(Dataset Opens)
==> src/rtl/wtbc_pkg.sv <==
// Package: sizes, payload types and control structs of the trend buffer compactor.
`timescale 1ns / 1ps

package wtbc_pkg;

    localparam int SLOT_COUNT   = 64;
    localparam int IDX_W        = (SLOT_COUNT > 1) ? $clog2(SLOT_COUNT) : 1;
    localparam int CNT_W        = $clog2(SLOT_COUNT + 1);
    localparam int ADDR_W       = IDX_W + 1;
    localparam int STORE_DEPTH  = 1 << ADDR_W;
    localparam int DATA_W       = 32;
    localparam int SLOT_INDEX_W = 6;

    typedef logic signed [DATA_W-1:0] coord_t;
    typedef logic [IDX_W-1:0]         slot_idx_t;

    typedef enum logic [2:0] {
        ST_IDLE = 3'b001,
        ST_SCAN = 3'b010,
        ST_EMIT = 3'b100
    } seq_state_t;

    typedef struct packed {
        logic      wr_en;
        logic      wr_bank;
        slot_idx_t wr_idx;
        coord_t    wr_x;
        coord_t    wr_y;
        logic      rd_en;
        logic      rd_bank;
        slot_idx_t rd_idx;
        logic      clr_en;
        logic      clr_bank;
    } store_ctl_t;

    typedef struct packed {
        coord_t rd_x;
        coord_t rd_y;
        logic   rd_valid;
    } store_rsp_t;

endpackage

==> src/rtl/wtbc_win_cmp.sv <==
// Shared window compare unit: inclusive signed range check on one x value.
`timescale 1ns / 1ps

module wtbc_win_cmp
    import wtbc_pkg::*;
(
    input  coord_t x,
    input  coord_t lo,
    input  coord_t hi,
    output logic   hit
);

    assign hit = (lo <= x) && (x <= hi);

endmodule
(Dataset Closes)
• Required action:
Restate exactly, and only, every line from the one that contains "slot_idx_t wr_idx;" through the last line of the records.

• Answer area:
        slot_idx_t wr_idx;
        coord_t    wr_x;
        coord_t    wr_y;
        logic      rd_en;
        logic      rd_bank;
        slot_idx_t rd_idx;
        logic      clr_en;
        logic      clr_bank;
    } store_ctl_t;

    typedef struct packed {
        coord_t rd_x;
        coord_t rd_y;
        logic   rd_valid;
    } store_rsp_t;

endpackage

==> src/rtl/wtbc_win_cmp.sv <==
// Shared window compare unit: inclusive signed range check on one x value.
`timescale 1ns / 1ps

module wtbc_win_cmp
    import wtbc_pkg::*;
(
    input  coord_t x,
    input  coord_t lo,
    input  coord_t hi,
    output logic   hit
);

    assign hit = (lo <= x) && (x <= hi);

endmodule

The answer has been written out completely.